Calling dependencies between the core functions in sefo. Each has “sefo_” prefixed to its name.

Figure 2 

Example graphical output, generated with the sequence “predict_year = 2016; predict_month = 5; lag = 2; sefo_example” using version 0.0.2 of SeFo.

Basic installation instructions are provided in the README file.

Quality control

Each of the core functions (all the functions with names beginning in sefo, except sefo_example) has a demonstration script that tests and illustrates its basic capabilities. “demo function_name” will run this script in Octave. Some of the ancillary functions have their own unit tests defined (“test function_name”). Development and testing was carried out in a Linux environment, specifically the Debian distribution (versions Jessie (Stable) and Unstable), and in Mac OS X with a Macports Octave installation.

Limitations and potential improvements

Currently, the package routines are not fully generalized. For example, NMME is currently the only supported source of ensemble predictions.

Documentation for the package and unit tests and demos for non-core functions are also not complete.

More information could be provided while the software is running, such as percentage progress of the downloads and data analysis.

Better input checking for the options structure could be provided with analogues of the odeset and odeget functions used for supplying parameters to Octave’s differential equation solvers.

While the current data sources for SeFo, referenced above, are, to the author’s knowledge, available without restrictions on use, abilities to handle and display different data licenses could potentially be added.

Once the functionality has been extended to more use cases and the documentation is more complete, it is envisioned that SeFo might be added to the Octave Forge repository, from which it might be accessed by a wider user base.

Users are encouraged to submit bugs and patches to the repository issue tracker on Bitbucket.

(2) Availability

Operating system

While in theory the package should run in any operating system for which Octave is available, including Windows, it has only been tested in Unix-like environments (Linux and Mac OS X).

Programming language

The package requires GNU Octave (Version 3.8 or newer) with the linear-algebra [28], nan [29], netcdf [30], and splines [31] packages installed.

Additional system requirements

An Internet connection is required to download observational data and numerical weather prediction model ensemble output.
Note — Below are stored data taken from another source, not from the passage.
[config.mk]
export PLATFORM = sky130hd
export DESIGN_NAME = seqkey_resp_gen
export DESIGN_NICKNAME = d
export VERILOG_FILES = /design/src/rtl/seqkey_resp_gen.sv
export SDC_FILE = /design/constraint.sdc
export NUM_CORES = 1
export LEC_CHECK = 0
export CORE_MARGIN = 2
export CORE_UTILIZATION = 49
export DETAILED_ROUTE_END_ITERATION = 6
export GPL_TIMING_DRIVEN = 0
export PLACE_DENSITY = 0.82
export SYNTH_ARGS = -nofsm -noshare
export SYNTH_HDL_FRONTEND = slang
export SYNTH_SLANG_ARGS = --single-unit
[constraint.sdc]
create_clock -name clk -period 4 [get_ports clk]
set_clock_uncertainty 0.15 [all_clocks]
set_input_delay 0.8 -clock clk [delete_from_list [all_inputs] [get_ports clk]]
set_output_delay 0.8 -clock clk [all_outputs]
set_load 0.05 [all_outputs]
[src/rtl/seqkey_resp_gen.sv]
// Bus-snooping security-key responder: a nibble unlock sequence gates LFSR response bits onto the data bus.
// Optional macro RESP_LOCKOUT_EN adds a failed-attempt counter and a sticky LOCKOUT state.
module seqkey_resp_gen #(
  parameter int                   ADDR_W        = 14,
  parameter logic [1:0]           WIN_HI        = 2'b01,
  parameter int                   STATE_W       = 6,
  parameter logic [STATE_W-1:0]   TAPS          = 6'b110000,
  parameter logic [STATE_W-1:0]   SEED          = 6'b000001,
  parameter int                   DATA_W        = 2,
  parameter int                   SEQ_LEN       = 4,
  parameter logic [4*SEQ_LEN-1:0] KEY           = 16'hC3A5,
  parameter logic [3:0]           RELOCK_NIB    = 4'hF,
  parameter int                   LOCKOUT_LIMIT = 3
) (
  input  logic              clk,
  input  logic              rst,
  input  logic              cs_n,
  input  logic [ADDR_W-1:0] addr,
  input  logic              rd,
  input  logic              acc_stb,
  output logic [DATA_W-1:0] data_out,
  output logic              data_oe,
  output logic              unlocked,
  output logic              locked_out
);

  typedef enum logic [1:0] {ST_LOCKED, ST_ARMING, ST_UNLOCKED, ST_LOCKOUT} state_t;

  state_t               state_q, state_d;
  logic [3:0]           idx_q, idx_d;
  logic [STATE_W-1:0]   lfsr_q, lfsr_d;
  logic [STATE_W-1:0]   lfsr_step;
  logic [3:0]           nib;
  logic [3:0]           key_nib;
  logic                 qual;

`ifdef RESP_LOCKOUT_EN
  localparam int FAIL_W = $clog2(LOCKOUT_LIMIT + 1);
  logic [FAIL_W-1:0]    fail_cnt_q, fail_cnt_d;
`endif

  assign nib  = addr[7:4];
  assign qual = ~cs_n & rd & (addr[ADDR_W-1:ADDR_W-2] == WIN_HI);

  // Expected nibble for the current sequence position.
  always_comb begin
    key_nib = '0;
    for (int i = 0; i < SEQ_LEN; i++) begin
      if (idx_q == i[3:0]) key_nib = KEY[4*i +: 4];
    end
  end

  // An all-zero register would stick forever, so it reloads the seed instead.
  always_comb begin
    if (lfsr_q == '0) lfsr_step = SEED;
    else              lfsr_step = {lfsr_q[STATE_W-2:0], ^(lfsr_q & TAPS)};
  end

  always_ff @(posedge clk) begin
    if (rst) begin
      state_q    <= ST_LOCKED;
      idx_q      <= '0;
      lfsr_q     <= SEED;
`ifdef RESP_LOCKOUT_EN
      fail_cnt_q <= '0;
`endif
    end else begin
      state_q    <= state_d;
      idx_q      <= idx_d;
      lfsr_q     <= lfsr_d;
`ifdef RESP_LOCKOUT_EN
      fail_cnt_q <= fail_cnt_d;
`endif
    end
  end

  always_comb begin
    state_d    = state_q;
    idx_d      = idx_q;
    lfsr_d     = lfsr_q;
`ifdef RESP_LOCKOUT_EN
    fail_cnt_d = fail_cnt_q;
`endif
    if (acc_stb && qual) begin
      case (state_q)
        ST_LOCKED, ST_ARMING: begin
          if (nib == key_nib) begin
            if (idx_q == 4'(SEQ_LEN - 1)) begin
              state_d    = ST_UNLOCKED;
              idx_d      = '0;
              lfsr_d     = SEED;
`ifdef RESP_LOCKOUT_EN
              fail_cnt_d = '0;
`endif
            end else begin
              state_d = ST_ARMING;
              idx_d   = idx_q + 4'd1;
            end
          end else begin
            // A wrong nibble that is itself the first key nibble restarts at step one.
            if (nib == KEY[3:0]) begin
              idx_d   = 4'd1;
              state_d = ST_ARMING;
            end else begin
              idx_d   = '0;
              state_d = ST_LOCKED;
            end
`ifdef RESP_LOCKOUT_EN
            if (idx_q != '0 && fail_cnt_q != FAIL_W'(LOCKOUT_LIMIT))
              fail_cnt_d = fail_cnt_q + 1'b1;
            if (fail_cnt_d == FAIL_W'(LOCKOUT_LIMIT))
              state_d = ST_LOCKOUT;
`endif
          end
        end
        ST_UNLOCKED: begin
          if (nib == RELOCK_NIB) begin
            state_d = ST_LOCKED;
            idx_d   = '0;
          end else begin
            lfsr_d  = lfsr_step;
          end
        end
        default: ;
      endcase
    end
  end

  always_comb begin
    unlocked   = (state_q == ST_UNLOCKED);
`ifdef RESP_LOCKOUT_EN
    locked_out = (state_q == ST_LOCKOUT);
`else
    locked_out = 1'b0;
`endif
    data_oe    = ~rst & qual & (state_q == ST_UNLOCKED) & (nib != RELOCK_NIB);
    data_out   = lfsr_q[DATA_W-1:0];
  end

endmodule

==> results by group <==
Synth
  – Synth area leader: dfxtp_1
  – Yosys reg bits: 12
  – Synth unique cells: 39
  – Syn Nets: 126
  – Area share of the largest cell type after synthesis: 28.8%
  – Area contributors post-synth: dfxtp_1 29%, ha_1 7.5%, nor3_1 5.4%
  – Ys Warns: 0
  – Post-Syn Area per Cell: 8.18 um2
  – Seq/Total Area, Yosys: 28.8%
  – Synth Instances: 102
  – Synthesized cell area: 835 um2

CTS
  – CTS tree: yes
  – Post-CTS Setup Bufs: 0
  – Hold-fix buffers, CTS: 0
  – Clock root cell: clkbuf_4
  – Sink Count: 12
  – Post-cts sizing count: 0
  – Clock transition at path regs: 0.07 ns
  – Total CTS buffers: 3
  – Longest Clk Path Bufs: 2
  – H-tree levels: 1
  – Clock Latency Late Sink: 0.28 ns

Floorplan
  – IO Count: 24
  – Die Ht: 45.3 um
  – Site row count: 14
  – Total core area: 1560 um2
  – Die Wd: 45.3 um
  – Starting Density: 53.5%
  – Die ar.: 2050 um2

Setup path
  – WS Path Type: input port to output port
  – Number of buffers and inverters on the critical path: 3
  – Crit path cell chain: clkdlybuf4s50_1 > clkbuf_1 > and4b_1 > clkdlybuf4s50_1
  – Worst EP required: 3.05 ns
  – CP max stage delay: 0.69 ns
  – Critical Path Fanout Max: 10
  – Register-to-Register Path Depth: 8
  – Critical path capture point type: output port
  – Levels on crit path: 4
  – CP most frequent cell: clkdlybuf4s50_1
  – Startpoint Class: input port
  – WP data arrival: 2.61 ns
  – Delay-heaviest family, CP: buffers and inverters
  – Slowest CP cell: clkdlybuf4s50_1

STA
  – Slew at the pin closest to its max-slew limit: 0.510 ns
  – RSZ-0062 raised after global routing: no
  – Final min period: 3.56 ns
  – WHS: 0.349 ns
  – Final Hold Viols: 0
  – Final period util: 89.0%
  – Final Setup Violations: 0
  – FMAX: 0.281 GHz
  – Slew headroom: 65.7%
  – Final Max Slew Viols: 0
  – Setup TNS: 0 ns

Drt
  – DRT iter0 DRCs: 43
  – Drt first pass iters: 4
  – Post-DRT Antenna Nets: 0
  – Vias per cell: 5.90
  – DRC Markers: 0
  – Routed length per instance: 14.0 um
  – Via Count: 803
  – WL final: 1900 um

Placed design
  – Dpl hpwl: 1430 um
  – PortBufs: 14
  – Placer congestion estimate: 0.841

Power
  – Leak pwr: 0.410 nW
  – Max IR drop VDD: 0.198 mV
  – PD cells: 237 nW/um2

GRT
  – Global route overflow: 0
  – Vias in the first global route: 715
  – Pin count of the biggest net entering global routing: 11
  – Initial antenna violation count: 0
  – First-pass GRT wire length: 3090 um
  – GRT Total Usage: 21.5%

Hold path
  – Depth of the worst hold-timing path: 2
  – Hold Crit Class: flop to flop

Job
  – Max Cap Violations: 0

Cells and area
  – NumNets Final: 145
  – Antenna diode count: 0
  – Area delta synth->final: 23.5%
  – Layout cells sized above 1: 11.7%

Status
  – Outcome: finished, final reports clean
-- cells by family after synthesis --
family	share of synthesized area (%)
and+or+nand+nor	33.9
AOI/OAI and AO/OA	18.0
buffers and inverters	7.79
DFF	28.8
adders and majority gates	7.50
muxes	3.60
other	0.449
-- stage by stage --
step / worst slack, ns / utilization, % / instance area, um2 / power [mW] / instances
detailed placement: 0.466 / 63.8 / 995 / 0.148 / 132
CTS: 0.464 / 66.1 / 1030 / 0.247 / 136
floorplan: 1.27 / - / 835 / 0.133 / 102
finish: 0.439 / 66.1 / 1030 / 0.244 / 136
global placement: 0.472 / 63.8 / 995 / 0.147 / 132
global route: 0.370 / 66.1 / 1030 / 0.258 / 136
-- layer usage --
layer	global-route usage (%)	up-vias	routed length, um
met2	30.3	22	820
met5	0	-	0
met4	10.6	0	36
met3	9.20	5	120
li1	-	414	-
met1	27.9	362	923
-- worst register-to-register path: stages (launching register included) --
cell and delay [ns]:
dfxtp_1 0.42, inv_1 0.11, ha_1 0.27, or3_1 0.38, a211o_1 0.32, a32oi_2 0.39
and3_1 0.23, clkbuf_2 0.17, nor3_1 0.06
-- cell type report --
type | count | area, um2
well taps | 16 | 20.0
fillers | 137 | 528
multi-input cells | 78 | 529
clock buffers | 4 | 36.3
inverters | 6 | 22.5
flip-flops and latches | 12 | 240
repair buffers | 14 | 140
plain buffers | 6 | 42.5
-- sequential cells by signal (all words and copies together), names as in the netlist --
signal   cells
lfsr_q       6
idx_q        4
state_q      2
-- cells in the mapped netlist (all sizes together) --
cell type / count
nor3: 9
nand2: 7
a211o: 1
ha: 5
and2: 1
nor2: 7
a211oi: 1
nand3: 6
a21oi: 5
buf: 4
conb: 1
o21ai: 4
o31ai: 1
and3: 1
o311ai: 2
a21bo: 1
or2: 1
and3b: 2
a31oi: 2
dfxtp: 12
clkbuf: 2
or3b: 1
nor3b: 2
nor4bb: 2
a311oi: 1
inv: 6
nor2b: 1
and4b: 1
mux2i: 3
nor4: 2
a32oi: 2
nand4: 3
and4bb: 1
or3: 2
-- worst paths after layout --
path                                            start                endpoint  slack (ns)
worst max-delay path                              rst                 data_oe        0.44
worst min-delay path            idx_q[1]$_SDFFE_PP0P_   idx_q[1]$_SDFFE_PP0P_        0.35
worst min register to register  idx_q[1]$_SDFFE_PP0P_   idx_q[1]$_SDFFE_PP0P_        0.35
worst max register to register  idx_q[0]$_SDFFE_PP0P_  lfsr_q[3]$_SDFFE_PP0P_        1.36
-- cells in the final DEF (no fill, tap or decap), types with 2 or more instances in the layout --
cell type,count
or3_1,2
dfxtp_1,12
o21ai_0,3
nand2_1,7
nand3_1,6
buf_4,3
ha_1,5
nor4_1,2
nand4_1,3
clkbuf_4,3
inv_1,6
nor3_1,9
nor3b_1,2
a31oi_1,2
a21oi_1,5
nor4bb_1,2
and3b_1,2
clkdlybuf4s50_1,14
nor2_1,7
mux2i_1,3
-- power by group --
group	internal, mW	switching [mW]	leakage [nW]
clock	0.0555	0.0436	0.0210
sequential	0.120	0.000171	0.0967
combinational	0.0129	0.0126	0.293
total	0.188	0.0564	0.410
(Power assumes the default switching activity.)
Data and intermediate files are stored locally, which will typically require one to several gigabytes of space, depending on the use case.

Dependencies

There are no dependencies beyond those for Octave with the indicated packages.

Software location

Archive (e.g. institutional repository, general repository)

Name: figshare

Persistent identifier:https://dx.doi.org/10.6084/m9.figshare.3114844.v1 (tarball of version 0.0.2)

License: CC-BY

Publisher: NY Krakauer

Date published: 15/03/16

Code Repository (e.g. SourceForge, GitHub etc.)

Name: Bitbucket

Identifier:https://bitbucket.org/niryk/sefo

License: GPL V3+

Date published: 15/03/16

Language

Octave

(3) Reuse potential

Given the modular structure of SeFo, it could be extended with comparatively little additional work within the seasonal forecast context to accommodate alternative weather variables (such as precipitation or sunniness, although because these are farther than temperature from a normal distribution, some modification in the forecast methods would be advisable [32, 33]), observation data sources, sources of ensemble outputs (besides NMME), and methods for generating forecasts from ensemble outputs and past observations. Many of the components of SeFo, including the specific forecast and verification methods implemented in the functions called by sefo_predict and sefo_verify, could also be reused for forecasting applications in fields outside of weather prediction.